Repeat verbatim every line of the material, beginning at the line that holds "the layer above" and ending at its last line.

• [DATA RECORDS]:
..............................
**config.mk**
```make
export PLATFORM = sky130hd
export DESIGN_NAME = pageLoadCtrl
export DESIGN_NICKNAME = d
export VERILOG_FILES = /design/src/rtl/plc_pkg.sv /design/src/rtl/plcCtrl.sv /design/src/rtl/plcData.sv /design/src/rtl/pageLoadCtrl.sv
export SDC_FILE = /design/constraint.sdc
export NUM_CORES = 2
export LEC_CHECK = 0
export ABC_CLOCK_PERIOD_IN_PS = 5700
export BUFFER_PORTS_ARGS = -buffer_cell sky130_fd_sc_hd__buf_2
export CORE_AREA = 5 5 420 422
export DETAILED_ROUTE_END_ITERATION = 8
export DIE_AREA = 0 0 425 427
export GPL_ROUTABILITY_DRIVEN = 1
export PLACE_DENSITY = 0.4
export REMOVE_ABC_BUFFERS = 1
export SLEW_MARGIN = 15
export SYNTH_ARGS = -nofsm -noshare
export SYNTH_HDL_FRONTEND = slang
export SYNTH_SLANG_ARGS = --single-unit
```
**constraint.sdc**
```tcl
create_clock -name clk -period 5.7 [get_ports clk]
set_input_delay 0.57 -clock clk [delete_from_list [all_inputs] [get_ports clk]]
set_output_delay 0.57 -clock clk [all_outputs]
set_load 0.01 [all_outputs]
```
**src/rtl/plc_pkg.sv**
```systemverilog
package plc_pkg;
  // Strobes from control to datapath
  typedef struct packed {
    logic wrByte;   // store loadData in the slot addressed by loadAddr
    logic clrBuf;   // refill all slots with ones after commit
  } bufStrobe_t;
endpackage

```
**src/rtl/plcCtrl.sv**
```systemverilog
module plcCtrl
  import plc_pkg::*;
#(
  parameter int TIMEOUT_CYC = 10000,
  parameter int PROG_CYC    = 250000
) (
  input  logic       clk,
  input  logic       rstN,
  input  logic       loadValid,
  output bufStrobe_t strobe,
  output logic       busy,
  output logic       commitValid
);
  localparam int IDLE_W = $clog2(TIMEOUT_CYC + 1);
  localparam int PROG_W = $clog2(PROG_CYC + 1);

  typedef enum logic [1:0] {ST_IDLE, ST_LOAD, ST_PROG} ctlState_t;

  ctlState_t          state;
  logic [IDLE_W-1:0]  idleCnt;
  logic [PROG_W-1:0]  progCnt;
  logic               lastProg;
  logic               idleDone;

  assign lastProg = (state == ST_PROG) && (progCnt == PROG_W'(PROG_CYC - 1));
  assign idleDone = (idleCnt == IDLE_W'(TIMEOUT_CYC - 1));

  always_ff @(posedge clk) begin
    if (!rstN) begin
      state   <= ST_IDLE;
      idleCnt <= '0;
      progCnt <= '0;
    end else begin
      unique case (state)
        ST_IDLE: begin
          if (loadValid) begin
            state   <= ST_LOAD;
            idleCnt <= '0;
          end
        end
        ST_LOAD: begin
          if (loadValid) begin
            idleCnt <= '0;
          end else if (idleDone) begin
            state   <= ST_PROG;
            progCnt <= '0;
          end else begin
            idleCnt <= idleCnt + 1'b1;
          end
        end
        ST_PROG: begin
          if (lastProg) state <= ST_IDLE;
          else          progCnt <= progCnt + 1'b1;
        end
        default: state <= ST_IDLE;
      endcase
    end
  end

  always_comb begin
    strobe.wrByte = loadValid && (state != ST_PROG);
    strobe.clrBuf = lastProg;
  end

  assign busy        = (state == ST_PROG);
  assign commitValid = lastProg;
endmodule

```
**src/rtl/plcData.sv**
```systemverilog
module plcData
  import plc_pkg::*;
#(
  parameter int ADDR_W     = 17,
  parameter int DATA_W     = 8,
  parameter int PAGE_BYTES = 128
) (
  input  logic                             clk,
  input  logic                             rstN,
  input  bufStrobe_t                       strobe,
  input  logic [ADDR_W-1:0]                loadAddr,
  input  logic [DATA_W-1:0]                loadData,
  output logic [ADDR_W-$clog2(PAGE_BYTES)-1:0] commitPage,
  output logic [PAGE_BYTES*DATA_W-1:0]     commitData,
  output logic [DATA_W-1:0]                lastData
);
  localparam int OFS_W  = $clog2(PAGE_BYTES);
  localparam int PAGE_W = ADDR_W - OFS_W;
  localparam logic [DATA_W-1:0] FILL = {DATA_W{1'b1}};

  logic [OFS_W-1:0] slotSel;
  assign slotSel = loadAddr[OFS_W-1:0];

  for (genvar g = 0; g < PAGE_BYTES; g++) begin : gSlot
    logic [DATA_W-1:0] slotQ;
    always_ff @(posedge clk) begin
      if (!rstN || strobe.clrBuf)
        slotQ <= FILL;
      else if (strobe.wrByte && (slotSel == OFS_W'(g)))
        slotQ <= loadData;
    end
    assign commitData[g*DATA_W +: DATA_W] = slotQ;
  end

  always_ff @(posedge clk) begin
    if (!rstN) begin
      commitPage <= '0;
      lastData   <= '0;
    end else if (strobe.wrByte) begin
      commitPage <= loadAddr[ADDR_W-1 -: PAGE_W];
      lastData   <= loadData;
    end
  end
endmodule

```
**src/rtl/pageLoadCtrl.sv**
```systemverilog
module pageLoadCtrl
  import plc_pkg::*;
#(
  parameter int ADDR_W      = 17,
  parameter int DATA_W      = 8,
  parameter int PAGE_BYTES  = 128,
  parameter int TIMEOUT_CYC = 10000,
  parameter int PROG_CYC    = 250000
) (
  input  logic                                  clk,
  input  logic                                  rstN,
  input  logic                                  loadValid,
  input  logic [ADDR_W-1:0]                     loadAddr,
  input  logic [DATA_W-1:0]                     loadData,
  output logic                                  busy,
  output logic                                  commitValid,
  output logic [ADDR_W-$clog2(PAGE_BYTES)-1:0]  commitPage,
  output logic [PAGE_BYTES*DATA_W-1:0]          commitData,
  output logic [DATA_W-1:0]                     lastData
);
  localparam int PAGE_W = ADDR_W - $clog2(PAGE_BYTES);

  bufStrobe_t strobe;

  plcCtrl #(.TIMEOUT_CYC(TIMEOUT_CYC), .PROG_CYC(PROG_CYC)) uCtrl (
    .clk(clk), .rstN(rstN), .loadValid(loadValid),
    .strobe(strobe), .busy(busy), .commitValid(commitValid)
  );

  plcData #(.ADDR_W(ADDR_W), .DATA_W(DATA_W), .PAGE_BYTES(PAGE_BYTES)) uData (
    .clk(clk), .rstN(rstN), .strobe(strobe),
    .loadAddr(loadAddr), .loadData(loadData),
    .commitPage(commitPage), .commitData(commitData), .lastData(lastData)
  );
endmodule

```
==> results.txt <==
----------------------------------------------------
[Pwr]
  Total leakage power ... 16.7 nW
  Share of power burned in registers ... 44.4%
  Share of total power in combinational logic ... 5.9%
  Cell-internal power ... 12.6 mW
  Clock power share ... 49.8%
  Total power ... 17.1 mW
  Switching pwr ... 4.46 mW
  Sw Ratio ... 26.1%
  Total power divided by cell area ... 322 nW/um^2
  Worst IR drop on VDD ... 0.278 mV

[Synthesis]
  Top cells by area, synth ... dfxtp_1 52%, nand3_1 25%, o21ai_0 12%
  Yosys cell types ... 61
  Yosys reg bits ... 1076
  Sequential area share after synthesis ... 51.7%
  Number of warnings reported in the yosys synthesis log ... 0
  Number of instances in the synthesized netlist ... 5171
  Biggest area consumer among synthesized cells ... dfxtp_1
  Most used flip-flop cell after synthesis ... dfxtp_1
  Number of flops mapped to enable cells by yosys ... 0
  Portion of synthesized cell area occupied by the leading cell type ... 51.7%
  Netlist Area Pre-Place ... 41700 sq um
  Share of flip-flops with an asynchronous set or reset after synthesis ... 0%
  Post-synthesis area per instance ... 8.06 sq um
  Most used standard cells in the synthesized netlist ... 2075 x nand3_1, 1076 x dfxtp_1, 1009 x o21ai_0, 524 x clkbuf_1, 134 x buf_2
  Library cell with the highest instance count after synthesis ... nand3_1

[Worst setup path]
  Max stage delay cell, worst path ... or4_4
  R2R depth ... 6
  Sum of buffers and inverters on the critical path ... 2
  Crit path largest cell delay ... 0.80 ns
  Data required, critical path ... 6.37 ns
  Kind of cell with the highest combined delay on the critical path ... simple AND/OR/NAND/NOR gates
  WP data arrival ... 3.75 ns
  Crit end category ... register
  Category of the critical setup timing path ... reg2reg
  Crit-path cells ... nand2b_2 > inv_2 > or4_4 > buf_12 > o21ai_0 > nand3_1
  Setup slack, reg-to-reg ... 2.62 ns
  Worst reg2reg path endpoint ... uData.gSlot[13].slotQ[3]$_SDFFE_PP1P_
  FF-to-FF Start ... uCtrl.state[0]$_SDFFE_PN0P_
  Max Fanout on Critical Path ... 112
  Worst Setup Start Kind ... register

[Floorplan]
  Initial Util ... 24.1%
  Std-Cell Rows ... 153
  Vertical die dimension ... 427 microns
  Core box area ... 173000 sq um
  I/O pin total ... 1072
  Die Area ... 181000 sq um
  Width of the chip ... 425 microns

[CTS]
  Sink count of the clock tree ... 1076
  CTS H-Tree Depth ... 4
  Clock tree from TritonCTS ... yes
  Clock root cell ... clkbuf_16
  Clock tree buffer depth ... 3
  Hold bufs inserted after CTS ... 10
  Clk_lat worst skew ... 0.80 ns
  Clock buffer count from CTS ... 131
  Post-CTS setup-driven buffer insertion count ... 0
  Resized cells post-CTS ... 0
  Register clock-pin slew on the reported worst setup and hold paths ... 0.06 ns

[Timing]
  Final Max Slew Viols ... 0
  Portion of the clock cycle consumed by the worst path in the final layout ... 54.1%
  Setup WS post-layout ... 2.62 ns
  Shortest period the worst path allows ... 3.08 ns
  Final hold vios ... 0
  Slew Limit Headroom ... 18.0%
  Finish-stage setup viols ... 0
  Worst Max-Slew Pin Slew ... 1.23 ns
  Max Clock Freq ... 325 MHz
  RSZ-0062 raised after global routing ... false
  Worst hold-check slack ... 0.261 ns
  Worst Skew ... 0.0268 ns

[Job]
  Max-cap viol count ... 0

[Final layout]
  Post-layout net count ... 5856
  Final standard cell count with taps included and fillers excluded ... 8257
  Final core area utilization ... 30.8%
  Fraction of final layout cells sized beyond drive strength 1 ... 24.2%
  Area added between synthesis and finish ... 27.5%

[Drt]
  Number of vias in the routed layout ... 43601
  Routed Wire Length ... 219000 microns
  Drt pass-1 iters ... 5
  Residual DRC count ... 0
  Remaining antenna violation count after routing ... 0
  Routed length per instance ... 26.6 microns
  Via density per instance ... 5.28
  First DRT Iteration DRCs ... 4238

[Placed design]
  Routability-driven placement congestion ratio ... 0.799
  Number of buffers added on ports ... 1071
  Hpwl dp ... 131000 microns
  Worst-case setup slack after placement ... 2.30 ns
  Placed insts ... 8008

[Global routing]
  Wire length of the first global-routing pass ... 310000 microns
  GR Overflow Total ... 0
  Largest net degree at the start of global routing ... 147
  Vias in the first global route ... 40956
  Antenna violations before repair ... 5
  Total global-route track usage ... 22.7%

[Min path]
  Endpoint, Worst Hold ... uCtrl.progCnt[16]$_SDFFE_PN0P_
  Worst Hold Depth ... 3
  Source of the worst hold timing path ... rstN
  Hold crit path type ... in2reg

[Run status]
  Run status ... complete, no violations

----------------------------------------------------
metal layers:
layer	track usage [%]	wire length, microns	vias to the layer above
li1	-	-	19748
met1	27.9	87900	21686
met2	36.7	103000	1730
met3	4.80	13900	437
met4	13.5	15100	0
met5	0	0	-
..............................
• [EXERCISE SOLUTION]:
layer	track usage [%]	wire length, microns	vias to the layer above
li1	-	-	19748
met1	27.9	87900	21686
met2	36.7	103000	1730
met3	4.80	13900	437
met4	13.5	15100	0
met5	0	0	-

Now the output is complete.